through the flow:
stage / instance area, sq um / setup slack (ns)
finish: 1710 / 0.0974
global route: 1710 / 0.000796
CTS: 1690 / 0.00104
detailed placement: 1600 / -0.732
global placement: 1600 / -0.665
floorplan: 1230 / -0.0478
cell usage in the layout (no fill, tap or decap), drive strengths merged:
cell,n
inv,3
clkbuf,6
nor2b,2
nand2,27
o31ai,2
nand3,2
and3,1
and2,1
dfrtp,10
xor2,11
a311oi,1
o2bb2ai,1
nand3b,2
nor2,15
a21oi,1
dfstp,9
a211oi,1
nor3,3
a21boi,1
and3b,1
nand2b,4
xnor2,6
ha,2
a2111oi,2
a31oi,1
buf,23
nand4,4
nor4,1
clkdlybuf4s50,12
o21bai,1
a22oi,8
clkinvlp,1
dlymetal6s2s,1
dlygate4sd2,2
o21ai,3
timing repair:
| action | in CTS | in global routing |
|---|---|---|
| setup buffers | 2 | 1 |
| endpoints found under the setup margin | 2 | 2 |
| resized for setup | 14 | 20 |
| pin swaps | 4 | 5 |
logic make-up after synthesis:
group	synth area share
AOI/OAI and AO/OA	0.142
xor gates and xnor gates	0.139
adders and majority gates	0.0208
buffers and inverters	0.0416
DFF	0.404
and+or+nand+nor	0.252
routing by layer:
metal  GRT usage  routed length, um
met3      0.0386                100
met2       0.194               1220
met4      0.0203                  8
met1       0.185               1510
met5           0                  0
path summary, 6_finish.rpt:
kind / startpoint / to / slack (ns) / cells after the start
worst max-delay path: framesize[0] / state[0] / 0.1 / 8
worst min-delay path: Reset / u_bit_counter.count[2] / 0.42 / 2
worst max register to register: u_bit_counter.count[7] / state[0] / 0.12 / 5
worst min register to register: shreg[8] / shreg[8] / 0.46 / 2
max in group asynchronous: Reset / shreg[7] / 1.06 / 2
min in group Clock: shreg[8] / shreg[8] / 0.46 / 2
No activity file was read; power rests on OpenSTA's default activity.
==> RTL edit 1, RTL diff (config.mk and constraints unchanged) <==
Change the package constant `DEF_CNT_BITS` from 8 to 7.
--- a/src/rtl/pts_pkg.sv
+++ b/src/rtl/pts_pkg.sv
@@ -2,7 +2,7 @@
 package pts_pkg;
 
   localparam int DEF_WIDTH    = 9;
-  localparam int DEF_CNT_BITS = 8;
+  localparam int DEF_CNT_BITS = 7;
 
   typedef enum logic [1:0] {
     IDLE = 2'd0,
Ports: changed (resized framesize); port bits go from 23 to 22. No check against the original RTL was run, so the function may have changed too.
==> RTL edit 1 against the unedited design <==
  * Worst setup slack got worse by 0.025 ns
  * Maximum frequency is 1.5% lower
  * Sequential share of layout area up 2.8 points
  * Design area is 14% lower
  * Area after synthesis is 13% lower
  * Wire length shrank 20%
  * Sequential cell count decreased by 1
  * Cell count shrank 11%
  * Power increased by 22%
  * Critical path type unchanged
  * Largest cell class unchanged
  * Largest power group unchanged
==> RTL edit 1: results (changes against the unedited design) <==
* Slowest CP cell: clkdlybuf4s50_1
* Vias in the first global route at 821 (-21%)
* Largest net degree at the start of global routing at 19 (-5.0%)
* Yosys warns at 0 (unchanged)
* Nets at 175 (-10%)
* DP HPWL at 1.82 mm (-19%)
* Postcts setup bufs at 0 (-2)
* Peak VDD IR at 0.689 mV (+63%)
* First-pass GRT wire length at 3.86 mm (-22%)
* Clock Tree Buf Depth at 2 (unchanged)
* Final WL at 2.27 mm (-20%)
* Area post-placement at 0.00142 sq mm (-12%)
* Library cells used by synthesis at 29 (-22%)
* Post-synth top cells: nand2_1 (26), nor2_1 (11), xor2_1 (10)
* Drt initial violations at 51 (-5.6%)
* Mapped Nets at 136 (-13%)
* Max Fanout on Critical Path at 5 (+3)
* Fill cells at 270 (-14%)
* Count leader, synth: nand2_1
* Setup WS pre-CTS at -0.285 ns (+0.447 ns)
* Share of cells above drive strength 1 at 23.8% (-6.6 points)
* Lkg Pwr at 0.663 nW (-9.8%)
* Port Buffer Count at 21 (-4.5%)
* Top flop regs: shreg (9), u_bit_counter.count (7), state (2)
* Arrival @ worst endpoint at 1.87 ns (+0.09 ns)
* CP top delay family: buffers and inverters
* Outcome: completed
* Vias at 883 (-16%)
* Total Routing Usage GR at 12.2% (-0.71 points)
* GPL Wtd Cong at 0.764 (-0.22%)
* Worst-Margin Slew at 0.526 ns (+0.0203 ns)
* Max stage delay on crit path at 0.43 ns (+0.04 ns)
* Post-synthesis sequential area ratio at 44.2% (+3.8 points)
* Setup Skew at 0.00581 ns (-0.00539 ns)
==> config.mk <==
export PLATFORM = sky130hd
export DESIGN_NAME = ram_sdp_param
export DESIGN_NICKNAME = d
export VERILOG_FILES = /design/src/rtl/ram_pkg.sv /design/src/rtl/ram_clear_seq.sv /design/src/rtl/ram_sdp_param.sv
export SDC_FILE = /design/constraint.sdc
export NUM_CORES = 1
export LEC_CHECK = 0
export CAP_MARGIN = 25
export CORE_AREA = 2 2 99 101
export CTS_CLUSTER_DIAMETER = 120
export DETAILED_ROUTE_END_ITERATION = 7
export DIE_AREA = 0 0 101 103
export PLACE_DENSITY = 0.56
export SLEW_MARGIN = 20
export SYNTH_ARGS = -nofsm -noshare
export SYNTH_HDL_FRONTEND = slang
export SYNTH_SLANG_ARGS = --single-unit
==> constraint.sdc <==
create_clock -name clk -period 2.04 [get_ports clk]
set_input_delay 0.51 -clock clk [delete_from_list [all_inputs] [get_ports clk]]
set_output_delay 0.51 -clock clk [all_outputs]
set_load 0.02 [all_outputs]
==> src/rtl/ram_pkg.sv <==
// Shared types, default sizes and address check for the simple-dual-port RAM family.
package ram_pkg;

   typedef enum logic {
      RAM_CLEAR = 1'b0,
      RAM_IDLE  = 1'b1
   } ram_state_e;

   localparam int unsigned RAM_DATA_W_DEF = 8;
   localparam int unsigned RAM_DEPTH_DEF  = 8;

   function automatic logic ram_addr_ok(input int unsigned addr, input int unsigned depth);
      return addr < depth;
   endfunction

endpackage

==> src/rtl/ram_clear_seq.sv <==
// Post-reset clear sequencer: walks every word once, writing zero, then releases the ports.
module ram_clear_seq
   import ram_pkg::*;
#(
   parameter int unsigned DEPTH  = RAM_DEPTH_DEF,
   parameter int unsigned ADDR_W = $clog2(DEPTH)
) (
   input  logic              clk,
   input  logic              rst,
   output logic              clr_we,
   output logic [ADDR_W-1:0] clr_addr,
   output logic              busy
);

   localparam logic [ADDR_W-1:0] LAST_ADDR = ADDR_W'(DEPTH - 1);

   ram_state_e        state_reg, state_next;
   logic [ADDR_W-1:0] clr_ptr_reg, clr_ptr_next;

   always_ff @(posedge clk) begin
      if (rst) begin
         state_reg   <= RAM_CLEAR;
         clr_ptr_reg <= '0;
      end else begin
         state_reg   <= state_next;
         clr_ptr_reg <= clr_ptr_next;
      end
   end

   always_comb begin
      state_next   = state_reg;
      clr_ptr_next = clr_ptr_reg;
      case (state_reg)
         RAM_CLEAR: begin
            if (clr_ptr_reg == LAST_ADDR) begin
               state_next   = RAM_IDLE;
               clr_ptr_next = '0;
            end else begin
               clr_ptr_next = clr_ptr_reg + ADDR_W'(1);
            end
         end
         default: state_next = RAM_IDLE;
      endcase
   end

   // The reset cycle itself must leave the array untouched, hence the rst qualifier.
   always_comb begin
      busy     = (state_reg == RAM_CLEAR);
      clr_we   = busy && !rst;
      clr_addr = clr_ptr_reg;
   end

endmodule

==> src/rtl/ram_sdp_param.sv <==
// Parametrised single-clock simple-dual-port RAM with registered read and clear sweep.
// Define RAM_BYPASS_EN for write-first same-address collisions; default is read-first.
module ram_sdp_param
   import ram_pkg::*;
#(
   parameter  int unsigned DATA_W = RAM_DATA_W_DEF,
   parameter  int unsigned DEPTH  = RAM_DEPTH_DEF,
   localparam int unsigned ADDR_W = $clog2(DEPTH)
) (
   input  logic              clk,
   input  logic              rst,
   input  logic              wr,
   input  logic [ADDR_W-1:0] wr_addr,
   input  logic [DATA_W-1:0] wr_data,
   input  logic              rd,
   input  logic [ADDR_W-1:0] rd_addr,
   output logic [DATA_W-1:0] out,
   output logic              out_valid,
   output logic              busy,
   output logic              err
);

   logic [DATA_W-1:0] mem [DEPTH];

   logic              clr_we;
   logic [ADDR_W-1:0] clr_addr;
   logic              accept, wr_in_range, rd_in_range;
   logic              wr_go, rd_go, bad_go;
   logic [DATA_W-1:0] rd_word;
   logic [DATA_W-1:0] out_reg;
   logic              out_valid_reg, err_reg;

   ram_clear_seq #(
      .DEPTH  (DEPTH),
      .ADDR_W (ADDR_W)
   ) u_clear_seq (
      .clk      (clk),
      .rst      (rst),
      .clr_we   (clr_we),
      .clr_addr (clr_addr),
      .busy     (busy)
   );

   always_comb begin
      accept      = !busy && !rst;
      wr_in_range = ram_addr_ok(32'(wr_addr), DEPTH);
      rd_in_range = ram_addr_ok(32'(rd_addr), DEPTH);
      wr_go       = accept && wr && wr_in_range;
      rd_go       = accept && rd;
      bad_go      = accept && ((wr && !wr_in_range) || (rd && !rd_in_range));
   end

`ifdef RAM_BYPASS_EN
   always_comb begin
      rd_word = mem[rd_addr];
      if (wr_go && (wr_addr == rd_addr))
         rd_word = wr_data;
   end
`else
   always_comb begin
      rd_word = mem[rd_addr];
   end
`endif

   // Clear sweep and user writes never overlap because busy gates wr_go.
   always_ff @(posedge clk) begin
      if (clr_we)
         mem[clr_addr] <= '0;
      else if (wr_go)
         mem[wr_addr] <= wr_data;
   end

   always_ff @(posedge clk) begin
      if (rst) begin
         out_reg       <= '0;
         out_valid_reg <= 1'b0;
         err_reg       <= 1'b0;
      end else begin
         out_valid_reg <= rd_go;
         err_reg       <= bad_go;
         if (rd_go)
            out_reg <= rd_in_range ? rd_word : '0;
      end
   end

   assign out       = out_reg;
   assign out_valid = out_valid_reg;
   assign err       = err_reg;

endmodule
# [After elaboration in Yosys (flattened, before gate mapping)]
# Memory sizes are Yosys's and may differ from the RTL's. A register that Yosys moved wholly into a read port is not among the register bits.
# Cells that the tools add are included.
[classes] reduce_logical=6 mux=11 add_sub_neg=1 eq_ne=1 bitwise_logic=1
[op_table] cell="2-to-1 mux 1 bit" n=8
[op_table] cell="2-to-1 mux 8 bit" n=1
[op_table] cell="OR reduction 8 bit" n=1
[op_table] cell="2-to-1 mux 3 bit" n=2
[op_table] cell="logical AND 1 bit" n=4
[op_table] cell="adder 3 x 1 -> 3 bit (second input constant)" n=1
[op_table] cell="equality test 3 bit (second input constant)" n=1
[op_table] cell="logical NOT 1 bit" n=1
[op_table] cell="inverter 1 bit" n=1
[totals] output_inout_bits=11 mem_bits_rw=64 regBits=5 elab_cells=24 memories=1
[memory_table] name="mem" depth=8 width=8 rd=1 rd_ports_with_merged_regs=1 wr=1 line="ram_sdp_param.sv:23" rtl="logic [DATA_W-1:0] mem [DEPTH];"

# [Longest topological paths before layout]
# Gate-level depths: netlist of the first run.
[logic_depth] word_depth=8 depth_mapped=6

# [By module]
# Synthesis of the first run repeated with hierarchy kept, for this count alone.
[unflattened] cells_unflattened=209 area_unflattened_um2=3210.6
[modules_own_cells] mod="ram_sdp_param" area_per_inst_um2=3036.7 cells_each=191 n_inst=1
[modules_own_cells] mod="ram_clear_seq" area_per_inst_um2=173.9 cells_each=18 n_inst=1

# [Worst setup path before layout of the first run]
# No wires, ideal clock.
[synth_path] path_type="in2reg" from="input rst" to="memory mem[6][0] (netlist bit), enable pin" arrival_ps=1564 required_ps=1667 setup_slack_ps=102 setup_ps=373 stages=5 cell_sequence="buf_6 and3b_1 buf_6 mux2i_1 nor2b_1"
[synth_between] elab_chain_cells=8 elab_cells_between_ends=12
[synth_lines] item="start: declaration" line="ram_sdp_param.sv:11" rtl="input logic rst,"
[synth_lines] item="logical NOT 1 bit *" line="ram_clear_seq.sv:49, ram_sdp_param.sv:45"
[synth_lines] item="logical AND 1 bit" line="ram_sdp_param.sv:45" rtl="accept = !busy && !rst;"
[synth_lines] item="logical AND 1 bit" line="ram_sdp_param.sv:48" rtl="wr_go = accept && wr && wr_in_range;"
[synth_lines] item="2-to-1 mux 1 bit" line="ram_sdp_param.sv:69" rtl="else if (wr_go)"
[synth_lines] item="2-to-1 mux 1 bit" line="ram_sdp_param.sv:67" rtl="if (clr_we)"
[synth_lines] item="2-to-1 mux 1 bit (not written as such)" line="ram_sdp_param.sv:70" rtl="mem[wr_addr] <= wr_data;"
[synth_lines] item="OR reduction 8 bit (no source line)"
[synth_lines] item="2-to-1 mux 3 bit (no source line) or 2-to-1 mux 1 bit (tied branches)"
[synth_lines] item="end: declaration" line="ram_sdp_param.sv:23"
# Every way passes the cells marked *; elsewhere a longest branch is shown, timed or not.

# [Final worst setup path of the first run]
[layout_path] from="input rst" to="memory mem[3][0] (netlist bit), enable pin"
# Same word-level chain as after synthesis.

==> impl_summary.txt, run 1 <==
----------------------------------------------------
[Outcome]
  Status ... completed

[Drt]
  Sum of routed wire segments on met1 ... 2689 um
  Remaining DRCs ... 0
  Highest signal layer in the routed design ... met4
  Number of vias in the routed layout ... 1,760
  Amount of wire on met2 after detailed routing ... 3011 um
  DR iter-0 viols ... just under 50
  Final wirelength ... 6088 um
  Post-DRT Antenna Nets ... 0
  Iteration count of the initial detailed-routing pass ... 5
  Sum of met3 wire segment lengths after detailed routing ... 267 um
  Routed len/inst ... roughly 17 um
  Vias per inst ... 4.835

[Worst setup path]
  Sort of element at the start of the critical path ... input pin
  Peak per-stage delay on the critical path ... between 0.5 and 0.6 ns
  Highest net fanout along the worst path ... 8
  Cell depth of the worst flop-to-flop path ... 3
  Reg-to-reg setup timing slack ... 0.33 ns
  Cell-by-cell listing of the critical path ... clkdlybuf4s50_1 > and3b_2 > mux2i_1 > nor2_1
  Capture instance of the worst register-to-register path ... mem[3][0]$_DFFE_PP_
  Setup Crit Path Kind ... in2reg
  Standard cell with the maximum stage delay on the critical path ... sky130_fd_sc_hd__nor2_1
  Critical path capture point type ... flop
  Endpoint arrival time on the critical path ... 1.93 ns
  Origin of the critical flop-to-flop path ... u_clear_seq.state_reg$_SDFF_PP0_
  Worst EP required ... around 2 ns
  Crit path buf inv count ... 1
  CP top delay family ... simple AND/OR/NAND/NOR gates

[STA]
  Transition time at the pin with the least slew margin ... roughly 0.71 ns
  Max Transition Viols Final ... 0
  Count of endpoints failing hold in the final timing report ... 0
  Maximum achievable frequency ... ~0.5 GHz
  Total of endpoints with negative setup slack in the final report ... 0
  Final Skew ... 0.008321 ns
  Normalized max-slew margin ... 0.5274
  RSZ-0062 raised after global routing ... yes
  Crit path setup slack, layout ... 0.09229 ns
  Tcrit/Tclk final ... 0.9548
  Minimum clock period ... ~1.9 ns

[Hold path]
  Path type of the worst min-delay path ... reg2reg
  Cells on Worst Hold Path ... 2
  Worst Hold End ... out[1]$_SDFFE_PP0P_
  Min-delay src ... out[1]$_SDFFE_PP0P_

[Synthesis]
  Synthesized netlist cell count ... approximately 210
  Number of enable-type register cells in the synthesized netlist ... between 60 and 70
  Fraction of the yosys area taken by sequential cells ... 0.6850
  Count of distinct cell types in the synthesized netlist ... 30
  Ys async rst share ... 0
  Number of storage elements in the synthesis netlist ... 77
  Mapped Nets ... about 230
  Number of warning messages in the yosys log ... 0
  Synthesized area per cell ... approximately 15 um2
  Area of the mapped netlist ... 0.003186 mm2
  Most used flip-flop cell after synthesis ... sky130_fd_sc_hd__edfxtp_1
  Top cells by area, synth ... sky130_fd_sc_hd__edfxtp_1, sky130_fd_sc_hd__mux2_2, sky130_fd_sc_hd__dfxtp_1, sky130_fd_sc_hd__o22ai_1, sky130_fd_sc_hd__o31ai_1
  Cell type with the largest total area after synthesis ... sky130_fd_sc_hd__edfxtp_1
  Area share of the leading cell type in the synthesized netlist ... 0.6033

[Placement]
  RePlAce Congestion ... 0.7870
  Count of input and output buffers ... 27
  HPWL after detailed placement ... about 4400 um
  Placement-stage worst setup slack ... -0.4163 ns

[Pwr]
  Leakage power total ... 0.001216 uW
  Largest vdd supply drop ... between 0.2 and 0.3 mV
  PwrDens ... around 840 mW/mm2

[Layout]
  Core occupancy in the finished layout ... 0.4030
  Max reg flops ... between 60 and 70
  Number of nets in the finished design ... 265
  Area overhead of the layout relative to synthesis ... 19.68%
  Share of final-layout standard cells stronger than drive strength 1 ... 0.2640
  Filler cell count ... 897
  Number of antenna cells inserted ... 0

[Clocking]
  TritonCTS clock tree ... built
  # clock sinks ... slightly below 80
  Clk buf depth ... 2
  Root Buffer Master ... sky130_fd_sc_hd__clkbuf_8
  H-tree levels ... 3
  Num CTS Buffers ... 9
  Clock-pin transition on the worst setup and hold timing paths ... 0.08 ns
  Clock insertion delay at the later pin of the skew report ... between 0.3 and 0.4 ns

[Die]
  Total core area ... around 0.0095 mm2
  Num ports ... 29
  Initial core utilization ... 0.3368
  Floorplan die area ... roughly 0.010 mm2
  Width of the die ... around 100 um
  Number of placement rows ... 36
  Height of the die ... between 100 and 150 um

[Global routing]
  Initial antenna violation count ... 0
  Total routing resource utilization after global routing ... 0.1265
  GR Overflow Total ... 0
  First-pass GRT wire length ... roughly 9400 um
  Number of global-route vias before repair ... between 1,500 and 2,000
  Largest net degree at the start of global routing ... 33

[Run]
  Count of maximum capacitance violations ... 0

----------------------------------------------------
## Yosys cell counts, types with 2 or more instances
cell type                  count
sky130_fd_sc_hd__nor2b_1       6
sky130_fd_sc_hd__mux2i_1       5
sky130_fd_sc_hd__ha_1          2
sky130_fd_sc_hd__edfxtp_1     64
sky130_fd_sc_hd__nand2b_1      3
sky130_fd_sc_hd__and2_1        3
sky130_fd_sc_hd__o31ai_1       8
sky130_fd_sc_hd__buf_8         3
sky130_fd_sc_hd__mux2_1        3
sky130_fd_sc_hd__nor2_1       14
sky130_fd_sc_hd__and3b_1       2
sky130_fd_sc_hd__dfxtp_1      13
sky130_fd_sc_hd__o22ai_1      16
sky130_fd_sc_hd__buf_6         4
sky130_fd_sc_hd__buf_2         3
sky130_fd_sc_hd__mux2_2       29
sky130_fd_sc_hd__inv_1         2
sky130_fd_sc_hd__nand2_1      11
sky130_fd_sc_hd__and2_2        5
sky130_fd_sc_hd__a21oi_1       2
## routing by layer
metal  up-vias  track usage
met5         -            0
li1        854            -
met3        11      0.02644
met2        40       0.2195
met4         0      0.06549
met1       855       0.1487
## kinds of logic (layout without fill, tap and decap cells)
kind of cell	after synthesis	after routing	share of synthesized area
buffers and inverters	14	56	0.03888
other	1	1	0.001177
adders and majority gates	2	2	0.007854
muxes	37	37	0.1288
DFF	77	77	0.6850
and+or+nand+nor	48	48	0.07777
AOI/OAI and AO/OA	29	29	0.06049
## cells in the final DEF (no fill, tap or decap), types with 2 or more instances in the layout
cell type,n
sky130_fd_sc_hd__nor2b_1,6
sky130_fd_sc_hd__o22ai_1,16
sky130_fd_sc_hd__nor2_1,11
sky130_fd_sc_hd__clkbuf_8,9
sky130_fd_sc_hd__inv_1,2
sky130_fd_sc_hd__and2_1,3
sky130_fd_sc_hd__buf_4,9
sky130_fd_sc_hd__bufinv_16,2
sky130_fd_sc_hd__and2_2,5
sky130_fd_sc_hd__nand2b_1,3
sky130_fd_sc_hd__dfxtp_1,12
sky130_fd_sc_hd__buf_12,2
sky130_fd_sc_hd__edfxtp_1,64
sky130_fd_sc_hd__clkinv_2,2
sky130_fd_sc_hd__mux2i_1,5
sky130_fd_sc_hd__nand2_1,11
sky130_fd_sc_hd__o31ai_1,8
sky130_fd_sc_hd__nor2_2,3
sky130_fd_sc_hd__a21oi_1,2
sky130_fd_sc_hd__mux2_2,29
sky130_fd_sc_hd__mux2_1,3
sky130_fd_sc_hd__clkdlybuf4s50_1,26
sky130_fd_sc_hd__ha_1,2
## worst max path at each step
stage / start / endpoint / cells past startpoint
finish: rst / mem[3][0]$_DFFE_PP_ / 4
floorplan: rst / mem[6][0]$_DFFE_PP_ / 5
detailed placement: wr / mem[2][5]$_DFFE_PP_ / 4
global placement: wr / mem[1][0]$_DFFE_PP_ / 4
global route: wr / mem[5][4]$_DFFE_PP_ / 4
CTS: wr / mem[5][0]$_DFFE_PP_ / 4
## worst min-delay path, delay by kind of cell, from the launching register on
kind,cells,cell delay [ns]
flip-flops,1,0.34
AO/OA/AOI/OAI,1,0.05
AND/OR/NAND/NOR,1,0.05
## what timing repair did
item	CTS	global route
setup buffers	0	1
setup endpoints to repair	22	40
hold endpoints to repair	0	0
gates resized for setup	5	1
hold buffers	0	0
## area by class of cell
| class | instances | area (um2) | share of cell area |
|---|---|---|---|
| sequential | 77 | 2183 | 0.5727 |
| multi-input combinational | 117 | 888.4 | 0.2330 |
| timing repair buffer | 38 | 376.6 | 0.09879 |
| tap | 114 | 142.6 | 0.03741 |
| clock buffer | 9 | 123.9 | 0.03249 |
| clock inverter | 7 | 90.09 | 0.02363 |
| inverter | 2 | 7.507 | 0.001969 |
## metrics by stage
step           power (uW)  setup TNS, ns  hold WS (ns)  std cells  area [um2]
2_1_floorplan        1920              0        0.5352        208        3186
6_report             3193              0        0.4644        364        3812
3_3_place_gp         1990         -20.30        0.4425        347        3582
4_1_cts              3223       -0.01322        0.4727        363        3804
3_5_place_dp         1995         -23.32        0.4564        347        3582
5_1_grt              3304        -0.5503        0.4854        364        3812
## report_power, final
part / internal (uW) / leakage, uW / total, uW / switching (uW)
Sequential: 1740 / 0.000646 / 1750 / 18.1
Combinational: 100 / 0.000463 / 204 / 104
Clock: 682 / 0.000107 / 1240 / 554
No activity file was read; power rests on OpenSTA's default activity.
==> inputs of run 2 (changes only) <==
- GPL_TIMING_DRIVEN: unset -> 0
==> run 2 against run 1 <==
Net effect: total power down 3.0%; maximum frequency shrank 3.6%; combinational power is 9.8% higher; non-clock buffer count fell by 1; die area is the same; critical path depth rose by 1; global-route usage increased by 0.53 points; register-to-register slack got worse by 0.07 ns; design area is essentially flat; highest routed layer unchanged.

* Exercise details
Across the listing above, tally the lines that include "framesize". Only the total is wanted.

* Result of this exercise
2